(Material shown)

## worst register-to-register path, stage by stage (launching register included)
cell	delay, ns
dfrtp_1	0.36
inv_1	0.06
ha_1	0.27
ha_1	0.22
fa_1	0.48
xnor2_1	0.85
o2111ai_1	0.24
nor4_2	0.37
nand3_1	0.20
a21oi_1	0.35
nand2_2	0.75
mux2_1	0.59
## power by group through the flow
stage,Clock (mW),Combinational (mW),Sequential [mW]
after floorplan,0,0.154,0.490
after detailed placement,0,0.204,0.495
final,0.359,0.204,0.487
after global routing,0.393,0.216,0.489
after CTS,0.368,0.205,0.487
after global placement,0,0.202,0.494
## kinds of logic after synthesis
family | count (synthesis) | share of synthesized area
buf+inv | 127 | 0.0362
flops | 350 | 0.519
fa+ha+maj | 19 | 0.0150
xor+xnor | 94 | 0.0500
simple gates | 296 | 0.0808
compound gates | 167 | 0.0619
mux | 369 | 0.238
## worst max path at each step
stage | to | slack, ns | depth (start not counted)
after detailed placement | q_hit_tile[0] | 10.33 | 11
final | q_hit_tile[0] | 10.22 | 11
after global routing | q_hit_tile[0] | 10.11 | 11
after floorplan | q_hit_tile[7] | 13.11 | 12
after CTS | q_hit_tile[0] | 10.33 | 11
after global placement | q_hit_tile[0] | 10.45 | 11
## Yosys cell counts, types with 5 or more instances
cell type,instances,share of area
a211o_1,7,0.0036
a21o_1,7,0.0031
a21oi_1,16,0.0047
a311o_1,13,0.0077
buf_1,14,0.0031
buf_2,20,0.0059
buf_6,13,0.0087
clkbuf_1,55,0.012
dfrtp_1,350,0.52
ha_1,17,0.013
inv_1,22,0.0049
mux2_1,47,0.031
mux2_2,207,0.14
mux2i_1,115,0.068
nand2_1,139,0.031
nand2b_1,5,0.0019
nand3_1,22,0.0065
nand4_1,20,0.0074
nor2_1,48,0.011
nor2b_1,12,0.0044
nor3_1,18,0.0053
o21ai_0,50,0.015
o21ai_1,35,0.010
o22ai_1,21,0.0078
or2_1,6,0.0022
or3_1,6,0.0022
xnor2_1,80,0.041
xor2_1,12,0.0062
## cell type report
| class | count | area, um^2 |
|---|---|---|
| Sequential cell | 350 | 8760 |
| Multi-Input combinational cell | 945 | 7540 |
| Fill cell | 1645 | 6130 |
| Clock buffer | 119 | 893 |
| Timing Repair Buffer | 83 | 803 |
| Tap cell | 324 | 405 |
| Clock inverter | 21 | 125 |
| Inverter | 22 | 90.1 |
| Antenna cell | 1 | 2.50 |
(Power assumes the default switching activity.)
**src/rtl/jam_sweep_ctrl.sv**
```systemverilog
// jam_sweep_ctrl
//   Sequencer for the job-assignment DP engine.
//   A start request walks the controller through four phases:
//     LOAD  - streams every {worker, job} address to the cost ROM and writes the
//             returned words into the engine's cost table.
//     DRAIN - waits out the ROM latency so the final table write lands.
//     SWEEP - issues one relax command per (mask, free job) pair, in ascending
//             mask order, over a valid/ready port.
//     FLUSH - lets the engine pipeline empty, then strobes fin_valid/done.
//   No cost or dp storage is held here.
//
// Ports
//   CLK, RST      clock (rising edge) and asynchronous active-high reset
//   start         launch request, only looked at while idle
//   busy          high while a job is in flight; low again in the done cycle
//   done          one-cycle completion pulse, coincident with fin_valid
//   W, J          cost ROM worker / job address
//   Cost          cost ROM data, valid ROM_LAT cycles after W/J
//   ct_we         cost table write enable
//   ct_addr       cost table address ({W,J} delayed by ROM_LAT)
//   ct_wdata      cost table write data (Cost while ct_we is high)
//   relax_valid   relax command valid
//   relax_ready   engine accepts the relax command
//   relax_mask    assigned-job mask of the current command
//   relax_job     job being added (always a clear bit of relax_mask)
//   relax_worker  popcount(relax_mask): worker that receives relax_job
//   fin_valid     one-cycle strobe: dp[all ones] is final
module jam_sweep_ctrl #(
  parameter int N         = 8,
  parameter int COST_W    = 7,
  parameter int ROM_LAT   = 1,
  parameter int FLUSH_CYC = 4,
  localparam int LOGN     = $clog2(N)
) (
  input  logic              CLK,
  input  logic              RST,
  input  logic              start,
  output logic              busy,
  output logic              done,
  output logic [LOGN-1:0]   W,
  output logic [LOGN-1:0]   J,
  input  logic [COST_W-1:0] Cost,
  output logic              ct_we,
  output logic [2*LOGN-1:0] ct_addr,
  output logic [COST_W-1:0] ct_wdata,
  output logic              relax_valid,
  input  logic              relax_ready,
  output logic [N-1:0]      relax_mask,
  output logic [LOGN-1:0]   relax_job,
  output logic [LOGN-1:0]   relax_worker,
  output logic              fin_valid
);

  localparam int AW      = 2 * LOGN;
  localparam int CNT_MAX = (ROM_LAT > FLUSH_CYC) ? ROM_LAT : FLUSH_CYC;
  localparam int CNT_W   = $clog2(CNT_MAX + 1);

  localparam logic [N-1:0]     LAST_MASK = {{(N-1){1'b1}}, 1'b0};
  localparam logic [AW-1:0]    LAST_ADDR = '1;
  localparam logic [CNT_W-1:0] DRAIN_END = CNT_W'(ROM_LAT - 1);
  localparam logic [CNT_W-1:0] FLUSH_END = CNT_W'(FLUSH_CYC - 1);

  typedef enum logic [2:0] {
    S_IDLE,
    S_LOAD,
    S_DRAIN,
    S_SWEEP,
    S_FLUSH
  } state_t;

  state_t state;
  state_t state_nxt;

  // ROM address counter; its natural wrap returns W/J to 0 after the last address
  logic [AW-1:0]    addr;
  // shared phase counter for DRAIN and FLUSH
  logic [CNT_W-1:0] cnt;
  logic [N-1:0]     mask;
  logic [LOGN-1:0]  job;

  // write-enable / address delay line matching the ROM latency
  logic [ROM_LAT-1:0] we_sr;
  logic [AW-1:0]      addr_sr [ROM_LAT];

  logic             hs;
  logic             next_found;
  logic [LOGN-1:0]  next_idx;
  logic [N-1:0]     mask_inc;
  logic [LOGN-1:0]  low_idx;
  logic             last_cmd;

  // ---------------------------------------------------------------------------
  // Free-job search
  //   next_idx : lowest clear bit of mask strictly above job
  //   low_idx  : lowest clear bit of mask+1 (first job of the next mask)
  // ---------------------------------------------------------------------------
  always_comb begin
    next_found = 1'b0;
    next_idx   = '0;
    for (int unsigned i = 0; i < N; i++) begin
      if (!next_found && !mask[i] && (i > 32'(job))) begin
        next_found = 1'b1;
        next_idx   = LOGN'(i);
      end
    end
  end

  assign mask_inc = mask + N'(1);

  always_comb begin
    logic found;
    found   = 1'b0;
    low_idx = '0;
    for (int unsigned i = 0; i < N; i++) begin
      if (!found && !mask_inc[i]) begin
        found   = 1'b1;
        low_idx = LOGN'(i);
      end
    end
  end

  // mask 2^N-2 has only bit 0 clear, so its single command is the final one
  assign last_cmd = (mask == LAST_MASK) && !next_found;
  assign hs       = relax_valid && relax_ready;

  // ---------------------------------------------------------------------------
  // FSM
  // ---------------------------------------------------------------------------
  always_ff @(posedge CLK or posedge RST) begin
    if (RST) begin
      state <= S_IDLE;
    end else begin
      state <= state_nxt;
    end
  end

  always_comb begin
    state_nxt   = state;
    busy        = 1'b0;
    done        = 1'b0;
    fin_valid   = 1'b0;
    relax_valid = 1'b0;
    unique case (state)
      S_IDLE: begin
        if (start) state_nxt = S_LOAD;
      end
      S_LOAD: begin
        busy = 1'b1;
        if (addr == LAST_ADDR) state_nxt = S_DRAIN;
      end
      S_DRAIN: begin
        busy = 1'b1;
        if (cnt == DRAIN_END) state_nxt = S_SWEEP;
      end
      S_SWEEP: begin
        busy        = 1'b1;
        relax_valid = 1'b1;
        if (relax_ready && last_cmd) state_nxt = S_FLUSH;
      end
      S_FLUSH: begin
        if (cnt == FLUSH_END) begin
          done      = 1'b1;
          fin_valid = 1'b1;
          state_nxt = S_IDLE;
        end else begin
          busy = 1'b1;
        end
      end
      default: state_nxt = S_IDLE;
    endcase
  end

  // ---------------------------------------------------------------------------
  // Datapath registers
  // ---------------------------------------------------------------------------
  always_ff @(posedge CLK or posedge RST) begin
    if (RST) begin
      addr  <= '0;
      cnt   <= '0;
      mask  <= '0;
      job   <= '0;
      we_sr <= '0;
      for (int unsigned i = 0; i < ROM_LAT; i++) begin
        addr_sr[i] <= '0;
      end
    end else begin
      we_sr[0]   <= (state == S_LOAD);
      addr_sr[0] <= addr;
      for (int unsigned i = 1; i < ROM_LAT; i++) begin
        we_sr[i]   <= we_sr[i-1];
        addr_sr[i] <= addr_sr[i-1];
      end

      unique case (state)
        S_LOAD: begin
          addr <= addr + AW'(1);
          cnt  <= '0;
        end
        S_DRAIN: begin
          cnt <= (cnt == DRAIN_END) ? '0 : cnt + CNT_W'(1);
        end
        S_SWEEP: begin
          cnt <= '0;
          if (hs) begin
            if (last_cmd) begin
              // park mask/job at 0 so the command outputs idle low
              mask <= '0;
              job  <= '0;
            end else if (next_found) begin
              job <= next_idx;
            end else begin
              mask <= mask_inc;
              job  <= low_idx;
            end
          end
        end
        S_FLUSH: begin
          cnt <= (cnt == FLUSH_END) ? '0 : cnt + CNT_W'(1);
        end
        default: begin
          cnt <= '0;
        end
      endcase
    end
  end

  // ---------------------------------------------------------------------------
  // Outputs
  // ---------------------------------------------------------------------------
  assign W            = addr[AW-1:LOGN];
  assign J            = addr[LOGN-1:0];
  assign ct_we        = we_sr[ROM_LAT-1];
  assign ct_addr      = addr_sr[ROM_LAT-1];
  // gated so the table port idles at 0 outside the write window
  assign ct_wdata     = ct_we ? Cost : '0;
  assign relax_mask   = mask;
  assign relax_job    = job;
  assign relax_worker = LOGN'($countones(mask));

endmodule

```
$ cat src/rtl/cdb_rr_arbiter_rr_pick.sv
// Rotating-priority one-hot picker: grants the first requester found when
// scanning upward from ptr and wrapping around to index 0.
module rr_pick
    import cdb_rr_arbiter_pkg::*;
#(
    parameter  int unsigned NUM_FU = NUM_FU_DEF,
    localparam int unsigned PTR_W  = ptr_width(NUM_FU)
) (
    input  logic [NUM_FU-1:0] req,
    input  logic [PTR_W-1:0]  ptr,
    output logic [NUM_FU-1:0] gnt
);

    logic             found;
    logic [PTR_W-1:0] pos;

    always_comb begin
        gnt   = '0;
        found = 1'b0;
        pos   = '0;
        for (int unsigned j = 0; j < NUM_FU; j++) begin
            pos = PTR_W'((32'(ptr) + j) % NUM_FU);
            if (!found && req[pos]) begin
                gnt[pos] = 1'b1;
                found    = 1'b1;
            end
        end
    end

endmodule

$ cat src/rtl/cdb_rr_arbiter.sv
// N-channel common data bus arbiter: round-robin grants of completed FUs onto
// NUM_CDB registered broadcast channels, with squash and async reset.
module cdb_rr_arbiter
    import cdb_rr_arbiter_pkg::*;
#(
    parameter  int unsigned NUM_FU  = NUM_FU_DEF,
    parameter  int unsigned NUM_CDB = NUM_CDB_DEF,
    parameter  int unsigned TAG_W   = TAG_W_DEF,
    parameter  int unsigned XLEN    = XLEN_DEF,
    localparam int unsigned PTR_W   = ptr_width(NUM_FU)
) (
    input  logic                     clock,
    input  logic                     reset,
    input  logic                     squash,
    input  logic [NUM_FU-1:0]        fu_done,
    input  logic [NUM_FU*TAG_W-1:0]  fu_tag,
    input  logic [NUM_FU*XLEN-1:0]   fu_value,
    output logic [NUM_FU-1:0]        fu_ack,
    output logic [NUM_CDB-1:0]       cdb_valid,
    output logic [NUM_CDB*TAG_W-1:0] cdb_tag,
    output logic [NUM_CDB*XLEN-1:0]  cdb_value,
    output logic [PTR_W-1:0]         rr_ptr_dbg
);

    logic [PTR_W-1:0]                 rr_ptr;
    logic [NUM_CDB-1:0][NUM_FU-1:0]   chan_gnt;
    logic [NUM_FU-1:0]                last_gnt;
    logic [PTR_W-1:0]                 last_idx;
    logic [PTR_W-1:0]                 ptr_next;
    logic [NUM_CDB-1:0]               ch_valid;
    logic [NUM_CDB*TAG_W-1:0]         ch_tag;
    logic [NUM_CDB*XLEN-1:0]          ch_value;

    // Cascade of pickers; each stage sees only requesters not yet granted upstream.
    for (genvar k = 0; k < NUM_CDB; k++) begin : g_stage
        logic [NUM_FU-1:0] req_k;
        logic [NUM_FU-1:0] gnt_k;

        if (k == 0) begin : g_first
            assign req_k = fu_done;
        end else begin : g_next
            assign req_k = g_stage[k-1].req_k & ~g_stage[k-1].gnt_k;
        end

        rr_pick #(
            .NUM_FU (NUM_FU)
        ) u_pick (
            .req (req_k),
            .ptr (rr_ptr),
            .gnt (gnt_k)
        );

        assign chan_gnt[k] = gnt_k;
    end

    // Channel payload muxing, acks, and the last-granted FU for the pointer update.
    always_comb begin
        fu_ack   = '0;
        last_gnt = '0;
        last_idx = '0;
        ch_valid = '0;
        ch_tag   = '0;
        ch_value = '0;
        for (int unsigned k = 0; k < NUM_CDB; k++) begin
            ch_valid[k] = |chan_gnt[k];
            fu_ack      = fu_ack | chan_gnt[k];
            if (ch_valid[k]) begin
                last_gnt = chan_gnt[k];
            end
            for (int unsigned i = 0; i < NUM_FU; i++) begin
                if (chan_gnt[k][i]) begin
                    ch_tag[k*TAG_W +: TAG_W] = fu_tag[i*TAG_W +: TAG_W];
                    ch_value[k*XLEN +: XLEN] = fu_value[i*XLEN +: XLEN];
                end
            end
        end
        for (int unsigned i = 0; i < NUM_FU; i++) begin
            if (last_gnt[i]) begin
                last_idx = PTR_W'(i);
            end
        end
        // A squash or reset kills the whole cycle's grant, so nothing is acked or broadcast.
        if (squash || reset) begin
            fu_ack   = '0;
            ch_valid = '0;
            ch_tag   = '0;
            ch_value = '0;
        end
    end

    assign ptr_next = (last_idx == PTR_W'(NUM_FU - 1)) ? '0 : last_idx + PTR_W'(1);

    // Broadcast registers and round-robin pointer.
    always_ff @(posedge clock or posedge reset) begin
        if (reset) begin
            cdb_valid <= '0;
            cdb_tag   <= '0;
            cdb_value <= '0;
            rr_ptr    <= '0;
        end else begin
            cdb_valid <= ch_valid;
            cdb_tag   <= ch_tag;
            cdb_value <= ch_value;
            if (|ch_valid) begin
                rr_ptr <= ptr_next;
            end
        end
    end

    assign rr_ptr_dbg = rr_ptr;

endmodule
[src/rtl/ds18b20_dly_cnt.sv]
// Terminal-count delay counter: counts from 0 while enabled and flags the
// cycle it reaches term, then restarts from 0.
module ds18b20_dly_cnt #(
   parameter int W = 32
) (
   input  logic         clk,
   input  logic         rst_n,
   input  logic         en,
   input  logic [W-1:0] term,
   output logic         tc
);

   logic [W-1:0] cnt_q, cnt_d;

   always_comb begin
      tc    = en && (cnt_q == term);
      cnt_d = (en && !tc) ? cnt_q + W'(1) : '0;
   end

   always_ff @(posedge clk) begin
      if (!rst_n) cnt_q <= '0;
      else        cnt_q <= cnt_d;
   end

endmodule

[src/rtl/ds18b20_sched.sv]
// DS18B20 conversion scheduler: drives the 1-wire byte PHY through
// reset/skip/convert, waits, reads the scratchpad and publishes the raw temperature.
module ds18b20_sched
   import ds18b20_pkg::*;
#(
   parameter int unsigned TIME_750ms = 37_499_999,
   parameter int unsigned AUTO_GAP   = 4_999_999
) (
   input  logic        clk,
   input  logic        rst_n,
   input  logic        start,
   input  logic        auto_en,
   output logic        phy_req,
   output logic [1:0]  phy_cmd,
   output logic [7:0]  phy_wdata,
   input  logic        phy_done,
   input  logic [7:0]  phy_rdata,
   input  logic        phy_presence,
   output logic [15:0] temp_raw,
   output logic        temp_valid,
   output logic        busy,
   output logic        err_np
);

   state_e      state_q, state_d;
   logic        phy_req_q, phy_req_d;
   logic [1:0]  phy_cmd_q, phy_cmd_d;
   logic [7:0]  phy_wdata_q, phy_wdata_d;
   logic [7:0]  lsb_q, lsb_d;
   logic [15:0] temp_raw_q, temp_raw_d;
   logic        temp_valid_q, temp_valid_d;
   logic        err_np_q, err_np_d;

   logic        xfer_done;
   logic        cnt_en, cnt_tc;
   logic [31:0] cnt_term;

   assign cnt_en   = (state_q == ST_WAIT) || (state_q == ST_GAP);
   assign cnt_term = (state_q == ST_WAIT) ? 32'(TIME_750ms) : 32'(AUTO_GAP);

   ds18b20_dly_cnt #(.W(32)) u_dly_cnt (
      .clk   (clk),
      .rst_n (rst_n),
      .en    (cnt_en),
      .term  (cnt_term),
      .tc    (cnt_tc)
   );

   // A completion only counts while our own request is outstanding.
   assign xfer_done = phy_req_q && phy_done;

   always_comb begin
      state_d      = state_q;
      phy_req_d    = 1'b0;
      phy_cmd_d    = phy_cmd_q;
      phy_wdata_d  = phy_wdata_q;
      lsb_d        = lsb_q;
      temp_raw_d   = temp_raw_q;
      temp_valid_d = 1'b0;
      err_np_d     = err_np_q;

      case (state_q)
         ST_IDLE: begin
            if (start || auto_en) begin
               state_d = ST_RST1;
               if (start) err_np_d = 1'b0;
            end
         end
         ST_WAIT: if (cnt_tc) state_d = ST_RST2;
         ST_DONE: state_d = auto_en ? ST_GAP : ST_IDLE;
         ST_GAP: begin
            if (!auto_en)    state_d = ST_IDLE;
            else if (cnt_tc) state_d = ST_RST1;
         end
         default: begin
            if (xfer_done) begin
               state_d = phy_next(state_q);
               if ((state_q == ST_RST1 || state_q == ST_RST2) && !phy_presence) begin
                  err_np_d = 1'b1;
                  state_d  = ST_IDLE;
               end
               if (state_q == ST_RDL) lsb_d = phy_rdata;
               if (state_q == ST_RDH) begin
                  temp_raw_d   = {phy_rdata, lsb_q};
                  temp_valid_d = 1'b1;
               end
            end
         end
      endcase

      // Request rises the cycle after a PHY state is entered and falls on completion.
      if (is_phy_state(state_q) && !xfer_done) begin
         phy_req_d   = 1'b1;
         phy_cmd_d   = cmd_of(state_q);
         phy_wdata_d = wdata_of(state_q);
      end
   end

   always_ff @(posedge clk) begin
      if (!rst_n) begin
         state_q      <= ST_IDLE;
         phy_req_q    <= 1'b0;
         phy_cmd_q    <= 2'd0;
         phy_wdata_q  <= 8'h00;
         lsb_q        <= 8'h00;
         temp_raw_q   <= 16'h0000;
         temp_valid_q <= 1'b0;
         err_np_q     <= 1'b0;
      end else begin
         state_q      <= state_d;
         phy_req_q    <= phy_req_d;
         phy_cmd_q    <= phy_cmd_d;
         phy_wdata_q  <= phy_wdata_d;
         lsb_q        <= lsb_d;
         temp_raw_q   <= temp_raw_d;
         temp_valid_q <= temp_valid_d;
         err_np_q     <= err_np_d;
      end
   end

   assign phy_req    = phy_req_q;
   assign phy_cmd    = phy_cmd_q;
   assign phy_wdata  = phy_wdata_q;
   assign temp_raw   = temp_raw_q;
   assign temp_valid = temp_valid_q;
   assign err_np     = err_np_q;
   assign busy       = (state_q != ST_IDLE) && (state_q != ST_GAP);

endmodule

[config.mk]
export PLATFORM = sky130hd
export DESIGN_NAME = ds18b20_sched
export DESIGN_NICKNAME = d
export VERILOG_FILES = /design/src/rtl/ds18b20_pkg.sv /design/src/rtl/ds18b20_dly_cnt.sv /design/src/rtl/ds18b20_sched.sv
export SDC_FILE = /design/constraint.sdc
export NUM_CORES = 1
export LEC_CHECK = 0
export BUFFER_PORTS_ARGS = -buffer_cell sky130_fd_sc_hd__buf_2
export CORE_MARGIN = 2
export CORE_UTILIZATION = 34
export DETAILED_ROUTE_END_ITERATION = 10
export GPL_TIMING_DRIVEN = 0
export PLACE_DENSITY_LB_ADDON = 0.1
export SKIP_LAST_GASP = 1
export SYNTH_ARGS = -nofsm -noshare
export SYNTH_HDL_FRONTEND = slang
export SYNTH_SLANG_ARGS = --single-unit
[constraint.sdc]
create_clock -name clk -period 5.9 [get_ports clk]
set_clock_uncertainty 0.05 [all_clocks]
set_input_delay 0.59 -clock clk [delete_from_list [all_inputs] [get_ports clk]]
set_output_delay 0.59 -clock clk [all_outputs]
set_load 0.005 [all_outputs]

(End Material shown)

## Activity
Line count for "area": say how many lines of the entries above include that word, and give only the number.

## Solution for this problem
3